Unveiling Acidophilic Secretin Nanopores for Ion Exclusion and Single‐Molecule Sensing

Abstract Biological nanopores formed by hepta‐ to nonameric assemblies create sub‐2 nm conduits that have revolutionized single‐molecule analytics, yet they remain constrained in resolution and analyte scope. Enlarged β‐barrel assemblies might serve as a promising solution, but no high‐order pore with both atomic definition and reliable membrane insertion has been available.
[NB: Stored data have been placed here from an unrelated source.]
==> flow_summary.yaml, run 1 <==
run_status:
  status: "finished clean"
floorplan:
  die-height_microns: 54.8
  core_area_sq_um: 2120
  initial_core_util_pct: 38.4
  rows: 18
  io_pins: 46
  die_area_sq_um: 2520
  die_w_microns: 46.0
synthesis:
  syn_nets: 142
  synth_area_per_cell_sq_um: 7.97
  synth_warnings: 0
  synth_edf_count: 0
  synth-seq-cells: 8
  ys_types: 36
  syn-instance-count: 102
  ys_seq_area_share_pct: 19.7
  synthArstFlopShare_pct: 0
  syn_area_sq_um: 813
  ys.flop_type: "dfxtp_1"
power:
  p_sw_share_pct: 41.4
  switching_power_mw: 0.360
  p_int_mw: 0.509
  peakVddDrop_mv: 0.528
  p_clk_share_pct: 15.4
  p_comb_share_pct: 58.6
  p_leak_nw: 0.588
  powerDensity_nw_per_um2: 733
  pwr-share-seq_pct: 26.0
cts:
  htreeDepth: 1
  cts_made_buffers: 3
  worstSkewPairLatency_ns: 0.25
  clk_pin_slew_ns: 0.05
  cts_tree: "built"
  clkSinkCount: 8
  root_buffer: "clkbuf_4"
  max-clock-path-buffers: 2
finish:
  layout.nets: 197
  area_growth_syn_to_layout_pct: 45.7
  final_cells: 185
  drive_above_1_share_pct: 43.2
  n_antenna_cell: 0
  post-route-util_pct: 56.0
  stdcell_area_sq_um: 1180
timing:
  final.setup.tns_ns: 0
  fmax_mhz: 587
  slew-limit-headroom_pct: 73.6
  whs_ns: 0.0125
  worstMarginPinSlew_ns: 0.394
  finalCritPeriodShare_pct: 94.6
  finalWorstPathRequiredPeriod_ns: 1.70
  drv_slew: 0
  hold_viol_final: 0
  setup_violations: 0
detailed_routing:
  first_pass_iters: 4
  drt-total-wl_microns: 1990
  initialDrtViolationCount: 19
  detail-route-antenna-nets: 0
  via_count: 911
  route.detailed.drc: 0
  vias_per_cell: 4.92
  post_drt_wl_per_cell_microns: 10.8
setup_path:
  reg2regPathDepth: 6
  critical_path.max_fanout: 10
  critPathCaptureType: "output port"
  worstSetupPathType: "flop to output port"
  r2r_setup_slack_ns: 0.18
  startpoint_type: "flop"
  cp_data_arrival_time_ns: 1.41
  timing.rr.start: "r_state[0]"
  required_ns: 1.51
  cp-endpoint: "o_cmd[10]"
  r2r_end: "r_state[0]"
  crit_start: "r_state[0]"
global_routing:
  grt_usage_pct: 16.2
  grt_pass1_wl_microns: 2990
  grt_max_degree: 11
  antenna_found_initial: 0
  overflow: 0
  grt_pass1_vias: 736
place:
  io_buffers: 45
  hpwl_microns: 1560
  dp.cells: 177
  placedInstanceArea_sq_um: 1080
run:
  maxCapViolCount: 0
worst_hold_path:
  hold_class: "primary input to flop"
--- src/rtl/core/assert_macros.svh ---
// Assertion macros shared by the bounding box table RTL.
// Depends on nothing; included by files that carry concurrent checks.
`ifndef ASSERT_MACROS_SVH
`define ASSERT_MACROS_SVH

// Same-cycle implication, disabled while reset is asserted
`define BBT_ASSERT_IMP(lbl, clk, rst_n, ante, cons, msg) \
	lbl: assert property (@(posedge clk) disable iff (!rst_n) (ante) |-> (cons)) \
		else $error(msg);

// Next-cycle implication, disabled while reset is asserted
`define BBT_ASSERT_NXT(lbl, clk, rst_n, ante, cons, msg) \
	lbl: assert property (@(posedge clk) disable iff (!rst_n) (ante) |=> (cons)) \
		else $error(msg);

`endif

--- src/rtl/core/bbt_pkg.sv ---
// Package for the label bounding box table: field widths, codes, shared types.
// No dependencies; used by every other file of the block but assert_macros.svh.
`default_nettype none

package bbt_pkg;

	// Parameter defaults
	localparam int LABEL_ENTRIES_DEF = 256;
	localparam int COORD_BITS_DEF    = 12;

	// Fixed field widths
	localparam int LABEL_W    = 16;
	localparam int PIX_W      = 12;
	localparam int OFFS_W     = 12;
	localparam int REGION_W   = 13;
	localparam int AREA_W     = 2 * REGION_W;
	localparam int BOX_MIN_W  = 13;
	localparam int BOX_MAX_W  = 14;
	localparam int CFG_IDX_W  = 2;
	localparam int CFG_DATA_W = 13;

	// Register reset values
	localparam logic [REGION_W-1:0] REGION_WIDTH_RST  = 13'd640;
	localparam logic [REGION_W-1:0] REGION_HEIGHT_RST = 13'd480;

	// Item function codes
	typedef enum logic {
		FUNC_PIXEL  = 1'b0,
		FUNC_REPORT = 1'b1
	} func_t;

	// Configuration register indexes
	typedef enum logic [CFG_IDX_W-1:0] {
		REG_X_OFFSET = 2'd0,
		REG_Y_OFFSET = 2'd1,
		REG_WIDTH    = 2'd2,
		REG_HEIGHT   = 2'd3
	} cfg_reg_t;

	// Settings seen by the datapath
	typedef struct packed {
		logic [OFFS_W-1:0] x_off;
		logic [OFFS_W-1:0] y_off;
		logic [AREA_W-1:0] area;
	} cfg_t;

	// Report fields handed from the table stage to the area stage
	typedef struct packed {
		logic [LABEL_W-1:0]   label;
		logic                 seen;
		logic                 out_of_range;
		logic [BOX_MIN_W-1:0] xmin;
		logic [BOX_MAX_W-1:0] xmax;
		logic [BOX_MIN_W-1:0] ymin;
		logic [BOX_MAX_W-1:0] ymax;
	} rpt_t;

endpackage

`default_nettype wire

--- src/rtl/core/bbt_intf.sv ---
// Channel interfaces of the bounding box table: items, results, configuration.
// Depends on bbt_pkg for field widths.
`default_nettype none


// Configuration register writes
interface bbt_cfg_if;
	logic                             valid;
	logic                             ready;
	logic [bbt_pkg::CFG_IDX_W-1:0]    index;
	logic [bbt_pkg::CFG_DATA_W-1:0]   data;

	modport source (output valid, index, data, input ready);
	modport sink   (input valid, index, data, output ready);
endinterface

`default_nettype wire

--- src/rtl/core/bbt_cfg_regs.sv ---
// Region offset and size registers, plus the registered region area.
// Depends on bbt_pkg and bbt_intf (bbt_cfg_if).
`default_nettype none

module bbt_cfg_regs (
	input  wire logic      clk,
	input  wire logic      arst_n,
	bbt_cfg_if.sink        cfg,
	output bbt_pkg::cfg_t  settings
);

	logic [bbt_pkg::OFFS_W-1:0]   x_off_q;
	logic [bbt_pkg::OFFS_W-1:0]   y_off_q;
	logic [bbt_pkg::REGION_W-1:0] width_q;
	logic [bbt_pkg::REGION_W-1:0] height_q;
	logic [bbt_pkg::AREA_W-1:0]   area_q;
	logic                         wr_xfer;

	// Writes are always taken
	assign cfg.ready = 1'b1;
	assign wr_xfer   = cfg.valid && cfg.ready;

	// Register file
	always_ff @(posedge clk or negedge arst_n) begin
		if (!arst_n) begin
			x_off_q  <= '0;
			y_off_q  <= '0;
			width_q  <= bbt_pkg::REGION_WIDTH_RST;
			height_q <= bbt_pkg::REGION_HEIGHT_RST;
		end else if (wr_xfer) begin
			unique case (bbt_pkg::cfg_reg_t'(cfg.index))
				bbt_pkg::REG_X_OFFSET: x_off_q  <= cfg.data[bbt_pkg::OFFS_W-1:0];
				bbt_pkg::REG_Y_OFFSET: y_off_q  <= cfg.data[bbt_pkg::OFFS_W-1:0];
				bbt_pkg::REG_WIDTH:    width_q  <= cfg.data[bbt_pkg::REGION_W-1:0];
				bbt_pkg::REG_HEIGHT:   height_q <= cfg.data[bbt_pkg::REGION_W-1:0];
				default: ;
			endcase
		end
	end

	// Region area, registered from the size registers
	always_ff @(posedge clk) begin
		area_q <= bbt_pkg::AREA_W'(width_q) * bbt_pkg::AREA_W'(height_q);
	end

	assign settings.x_off = x_off_q;
	assign settings.y_off = y_off_q;
	assign settings.area  = area_q;

endmodule

`default_nettype wire

--- src/flat_wrapper.sv ---
// flat-port wrapper written by rule: the top's interface ports become plain ports
module bbt_cfg_regs_flat 
  (clk, arst_n, settings, cfg_valid, cfg_index, cfg_data, cfg_ready);
  bbt_cfg_if cfg_i ();
  input  wire logic clk;
  input  wire logic arst_n;
  output bbt_pkg::cfg_t settings;
  input wire logic [$bits(cfg_i.valid)-1:0] cfg_valid;
  input wire logic [$bits(cfg_i.index)-1:0] cfg_index;
  input wire logic [$bits(cfg_i.data)-1:0] cfg_data;
  output wire logic [$bits(cfg_i.ready)-1:0] cfg_ready;
  assign cfg_i.valid = cfg_valid;
  assign cfg_i.index = cfg_index;
  assign cfg_i.data = cfg_data;
  assign cfg_ready = cfg_i.ready;
  bbt_cfg_regs u_core (.clk(clk), .arst_n(arst_n), .cfg(cfg_i), .settings(settings));
endmodule
--- config.mk ---
export PLATFORM = sky130hd
export DESIGN_NAME = bbt_cfg_regs_flat
export DESIGN_NICKNAME = d
export VERILOG_FILES = /design/src/rtl/core/assert_macros.svh /design/src/rtl/core/bbt_pkg.sv /design/src/rtl/core/bbt_intf.sv /design/src/rtl/core/bbt_cfg_regs.sv /design/src/flat_wrapper.sv
export SDC_FILE = /design/constraint.sdc
export NUM_CORES = 1
export LEC_CHECK = 0
export BUFFER_PORTS_ARGS = -buffer_cell sky130_fd_sc_hd__buf_2
export CAP_MARGIN = 20
export CORE_MARGIN = 1.5
export CORE_UTILIZATION = 55
export CTS_CLUSTER_DIAMETER = 30
export CTS_CLUSTER_SIZE = 10
export DETAILED_ROUTE_END_ITERATION = 7
export MAX_ROUTING_LAYER = met4
export PLACE_DENSITY = 0.74
export SYNTH_ARGS = -nofsm -noshare
export SYNTH_HDL_FRONTEND = slang
export SYNTH_SLANG_ARGS = --single-unit
--- constraint.sdc ---
create_clock -name clk -period 10.7 [get_ports clk]
set_clock_uncertainty 0.15 [all_clocks]
set_input_delay 2.14 -clock clk [delete_from_list [all_inputs] [get_ports clk]]
set_output_delay 2.14 -clock clk [all_outputs]
set_load 0.03 [all_outputs]
==> metrics.txt <==
outcome completed; RSZ-0062 raised after global routing false; Yosys reg bits 76; largest net degree at the start of global routing 51; die width 125 µm; Yosys warning count 0; dpl cells 1,036; Worst Hold Class reg2reg; crit path cell chain and2_1 -> fa_1 -> inv_1 -> fa_1 -> inv_1 -> fa_1 -> fa_1 -> inv_1 -> fa_1 -> inv_1 -> ha_1 -> and3_1 -> a221oi_2 -> o21ai_1 -> a211oi_1 -> o21ai_1 -> xor2_1; Synth area leader fa_1; WP buf/inv 4; dpl hpwl 12,800 µm; Max FO, Critical Path 14; final-report hold violation count 0; DR DRC count 0; CTS root buf clkbuf_16; Synth top area share 0.296; Die ar. 15,600 µm²; Critical Path RT 10.80 ns; final setup vio count 0; GPL Wtd Cong 0.884; most frequent cell after synthesis inv_1; row cnt 44; via/cell ratio 5.30; Rel. slew slack 0.528; max frequency 0.174 GHz; ANT nets after route 0; first-pass GRT wire length 27,500 µm; total setup buffers inserted after CTS 0; total number of vias 5,576; Die Ht 125 µm; Layout area overhead 8.30%; Max Root-Sink Buffers 2; Syn Area/Cell 9.97 µm²; DR WL met2 8420 µm; EDFF count, synth 0; Synth Instances 822; Seq/Total Area, Yosys 0.217; measured slew at the worst slew-check pin 0.705 ns; vias in the first global route 5,776; Clock Pin Slew Worst Setup and Hold Paths 0.07 ns; n_diodes 0; met1 WL 6540 µm; drt pass-1 iters 6; highest metal used met4; syn_nets 1,032; worst skew pair latency 0.35 ns; post-CTS resize count 0; Synth cell types 53; Fin Setup TNS 0 ns; most used cell, CP fa_1; Starting Density 0.564; total wire length 16,100 µm; MaxCap Viol Count 0; share of cells above drive strength 1 0.170; Area contributors post-synth fa_1 30%, dfrtp_1 13%, ha_1 11%; H-tree Lvls 3; Layout Cells excl Fill 1,053; main flop type after synthesis dfrtp_1; CTS tree yes; slowest cell delay on critical path 0.55 ns; io pins 69; gr ovfl total 0; Critical Path Source Type flip-flop; Port Buffers 67; GRT Overall Usage 0.226; top cells by count, synth 173 x inv_1, 121 x fa_1, 93 x nand2_1, 85 x and2_1, 71 x ha_1; # clock sinks 76; wire length on met3 672 µm; TritonCTS Buffers 9; Post-CTS Hold Buffers 0; number of antenna violations at the first check in global routing 0; Arr. time, crit path 5.84 ns; cell area after synthesis 8200 µm²; Setup crit end kind flip-flop; wire per inst 15.2 µm; drt initial violations 247; CP top delay family adder cells; final period utilization 0.537; Layout Nets 1,074; Crit Path Category reg2reg; CP max-delay cell fa_1; Async S/R FF share, synth 0.658; post-layout min period 5.74 ns; Final Max Tran Viols 0; Core Region 14,500 µm²
$ cat src/rtl/core/assert_macros.svh
// Assertion macros shared by the bounding box table RTL.
// Depends on nothing; included by files that carry concurrent checks.
`ifndef ASSERT_MACROS_SVH
`define ASSERT_MACROS_SVH

// Same-cycle implication, disabled while reset is asserted
`define BBT_ASSERT_IMP(lbl, clk, rst_n, ante, cons, msg) \
	lbl: assert property (@(posedge clk) disable iff (!rst_n) (ante) |-> (cons)) \
		else $error(msg);

// Next-cycle implication, disabled while reset is asserted
`define BBT_ASSERT_NXT(lbl, clk, rst_n, ante, cons, msg) \
	lbl: assert property (@(posedge clk) disable iff (!rst_n) (ante) |=> (cons)) \
		else $error(msg);

`endif

$ cat src/rtl/core/bbt_pkg.sv
// Package for the label bounding box table: field widths, codes, shared types.
// No dependencies; used by every other file of the block but assert_macros.svh.
`default_nettype none

package bbt_pkg;

	// Parameter defaults
	localparam int LABEL_ENTRIES_DEF = 256;
	localparam int COORD_BITS_DEF    = 12;

	// Fixed field widths
	localparam int LABEL_W    = 16;
	localparam int PIX_W      = 12;
	localparam int OFFS_W     = 12;
	localparam int REGION_W   = 13;
	localparam int AREA_W     = 2 * REGION_W;
	localparam int BOX_MIN_W  = 13;
	localparam int BOX_MAX_W  = 14;
	localparam int CFG_IDX_W  = 2;
	localparam int CFG_DATA_W = 13;

	// Register reset values
	localparam logic [REGION_W-1:0] REGION_WIDTH_RST  = 13'd640;
	localparam logic [REGION_W-1:0] REGION_HEIGHT_RST = 13'd480;

	// Item function codes
	typedef enum logic {
		FUNC_PIXEL  = 1'b0,
		FUNC_REPORT = 1'b1
	} func_t;

	// Configuration register indexes
	typedef enum logic [CFG_IDX_W-1:0] {
		REG_X_OFFSET = 2'd0,
		REG_Y_OFFSET = 2'd1,
		REG_WIDTH    = 2'd2,
		REG_HEIGHT   = 2'd3
	} cfg_reg_t;

	// Settings seen by the datapath
	typedef struct packed {
		logic [OFFS_W-1:0] x_off;
		logic [OFFS_W-1:0] y_off;
		logic [AREA_W-1:0] area;
	} cfg_t;

	// Report fields handed from the table stage to the area stage
	typedef struct packed {
		logic [LABEL_W-1:0]   label;
		logic                 seen;
		logic                 out_of_range;
		logic [BOX_MIN_W-1:0] xmin;
		logic [BOX_MAX_W-1:0] xmax;
		logic [BOX_MIN_W-1:0] ymin;
		logic [BOX_MAX_W-1:0] ymax;
	} rpt_t;

endpackage

`default_nettype wire

$ cat src/rtl/core/bbt_intf.sv
// Channel interfaces of the bounding box table: items, results, configuration.
// Depends on bbt_pkg for field widths.
`default_nettype none


// Result items: one per report
interface bbt_result_if;
	logic                           valid;
	logic                           ready;
	logic [bbt_pkg::LABEL_W-1:0]    report_label;
	logic                           seen;
	logic                           kept;
	logic                           out_of_range;
	logic [bbt_pkg::BOX_MIN_W-1:0]  box_xmin;
	logic [bbt_pkg::BOX_MAX_W-1:0]  box_xmax;
	logic [bbt_pkg::BOX_MIN_W-1:0]  box_ymin;
	logic [bbt_pkg::BOX_MAX_W-1:0]  box_ymax;

	modport source (output valid, report_label, seen, kept, out_of_range,
		box_xmin, box_xmax, box_ymin, box_ymax, input ready);
	modport sink   (input valid, report_label, seen, kept, out_of_range,
		box_xmin, box_xmax, box_ymin, box_ymax, output ready);
endinterface


`default_nettype wire

$ cat src/rtl/core/bbt_area_check.sv
// Report stage: box area test against the region area, and the result register.
// Depends on bbt_pkg, bbt_intf (bbt_result_if) and assert_macros.svh.
`default_nettype none
`include "assert_macros.svh"

module bbt_area_check #(
	parameter int COORD_BITS = bbt_pkg::COORD_BITS_DEF
) (
	input  wire logic                        clk,
	input  wire logic                        arst_n,
	input  wire logic                        push,
	input  wire bbt_pkg::rpt_t               rpt,
	input  wire logic [COORD_BITS:0]         box_w,
	input  wire logic [COORD_BITS:0]         box_h,
	input  wire logic [bbt_pkg::AREA_W-1:0]  area,
	output logic                             s2_ready,
	bbt_result_if.source                     results
);

	localparam int DIM_W  = COORD_BITS + 1;
	localparam int PROD_W = 2 * DIM_W;
	localparam int CMP_W  = (PROD_W + 1 > bbt_pkg::AREA_W) ? PROD_W + 1 : bbt_pkg::AREA_W;

	logic                s2_valid_q;
	bbt_pkg::rpt_t       rpt_s2;
	logic [DIM_W-1:0]    w_s2;
	logic [DIM_W-1:0]    h_s2;
	logic [PROD_W-1:0]   box_area;
	logic [CMP_W-1:0]    twice_area;
	logic [CMP_W-1:0]    region_area;
	logic                kept;
	logic                s2_move;
	logic                out_valid_q;
	bbt_pkg::rpt_t       out_q;
	logic                kept_q;

	// Box area and the keep decision
	assign box_area    = PROD_W'(w_s2) * PROD_W'(h_s2);
	assign twice_area  = CMP_W'({box_area, 1'b0});
	assign region_area = CMP_W'(area);
	assign kept        = rpt_s2.seen && !(twice_area > region_area);

	// Stage handshake
	assign s2_move  = s2_valid_q && (!out_valid_q || results.ready);
	assign s2_ready = !s2_valid_q || s2_move;

	always_ff @(posedge clk or negedge arst_n) begin
		if (!arst_n) begin
			s2_valid_q <= 1'b0;
		end else if (s2_ready) begin
			s2_valid_q <= push;
		end
	end

	always_ff @(posedge clk) begin
		if (s2_ready && push) begin
			rpt_s2 <= rpt;
			w_s2   <= box_w;
			h_s2   <= box_h;
		end
	end

	// Result register
	always_ff @(posedge clk or negedge arst_n) begin
		if (!arst_n) begin
			out_valid_q <= 1'b0;
		end else if (s2_move) begin
			out_valid_q <= 1'b1;
		end else if (results.ready) begin
			out_valid_q <= 1'b0;
		end
	end

	always_ff @(posedge clk) begin
		if (s2_move) begin
			out_q  <= rpt_s2;
			kept_q <= kept;
		end
	end

	assign results.valid        = out_valid_q;
	assign results.report_label = out_q.label;
	assign results.seen         = out_q.seen;
	assign results.kept         = kept_q;
	assign results.out_of_range = out_q.out_of_range;
	assign results.box_xmin     = out_q.xmin;
	assign results.box_xmax     = out_q.xmax;
	assign results.box_ymin     = out_q.ymin;
	assign results.box_ymax     = out_q.ymax;

	// Checks
	`BBT_ASSERT_NXT(a_s2_hold, clk, arst_n, s2_valid_q && !s2_move, s2_valid_q, "report lost in area stage")
	`BBT_ASSERT_IMP(a_kept_seen, clk, arst_n, results.valid && results.kept, results.seen, "kept without seen")

endmodule

`default_nettype wire

$ cat src/flat_wrapper.sv
// flat-port wrapper written by rule: the top's interface ports become plain ports
module bbt_area_check_flat 
#(
	parameter int COORD_BITS = bbt_pkg::COORD_BITS_DEF
)
  (clk, arst_n, push, rpt, box_w, box_h, area, s2_ready, results_valid, results_report_label, results_seen, results_kept, results_out_of_range, results_box_xmin, results_box_xmax, results_box_ymin, results_box_ymax, results_ready);
  bbt_result_if results_i ();
  input  wire logic clk;
  input  wire logic arst_n;
  input  wire logic push;
  input  wire bbt_pkg::rpt_t rpt;
  input  wire logic [COORD_BITS:0] box_w;
  input  wire logic [COORD_BITS:0] box_h;
  input  wire logic [bbt_pkg::AREA_W-1:0] area;
  output logic s2_ready;
  output wire logic [$bits(results_i.valid)-1:0] results_valid;
  output wire logic [$bits(results_i.report_label)-1:0] results_report_label;
  output wire logic [$bits(results_i.seen)-1:0] results_seen;
  output wire logic [$bits(results_i.kept)-1:0] results_kept;
  output wire logic [$bits(results_i.out_of_range)-1:0] results_out_of_range;
  output wire logic [$bits(results_i.box_xmin)-1:0] results_box_xmin;
  output wire logic [$bits(results_i.box_xmax)-1:0] results_box_xmax;
  output wire logic [$bits(results_i.box_ymin)-1:0] results_box_ymin;
  output wire logic [$bits(results_i.box_ymax)-1:0] results_box_ymax;
  input wire logic [$bits(results_i.ready)-1:0] results_ready;
  assign results_valid = results_i.valid;
  assign results_report_label = results_i.report_label;
  assign results_seen = results_i.seen;
  assign results_kept = results_i.kept;
  assign results_out_of_range = results_i.out_of_range;
  assign results_box_xmin = results_i.box_xmin;
  assign results_box_xmax = results_i.box_xmax;
  assign results_box_ymin = results_i.box_ymin;
  assign results_box_ymax = results_i.box_ymax;
  assign results_i.ready = results_ready;
  bbt_area_check #(.COORD_BITS(COORD_BITS)) u_core (.clk(clk), .arst_n(arst_n), .push(push), .rpt(rpt), .box_w(box_w), .box_h(box_h), .area(area), .s2_ready(s2_ready), .results(results_i));
endmodule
Here, it is shown that the secretin AcGspD from the acidophile Acidithiobacillus caldus constitutes a 14‐mer nanopore scaffold with exceptional membrane‐insertion capacity. A 2.4 Å cryo‐electron microscopy (cryo‐EM) structure reveals a flat‐tipped constriction topped by interlocking lip‐ and tongue‐like loops and stabilized by a degenerate N‐terminal domain. An extended, aromatic‐rich membrane belt drives rapid, orientation‐correct insertion into lipid bilayers and enables robust reconstitution in droplet‐interface systems. Electrophysiological recordings demonstrate that wild‐type AcGspD is strongly cation‐selective yet effectively excludes Ca 2+ and Fe 3+ ions via hydrophobic gating at its central constriction. Substituting gate residues with polar, uncharged amino acids converts AcGspD into a single‐molecule sensor that docks homopolynucleotides and peptides and threads DNA in discrete, stepwise current signatures distinct from existing nanopores. These results establish secretins as an untapped class of programmable nanopores and position AcGspD as a durable platform for high‐resolution molecular analytics and size‐selective membrane technologies.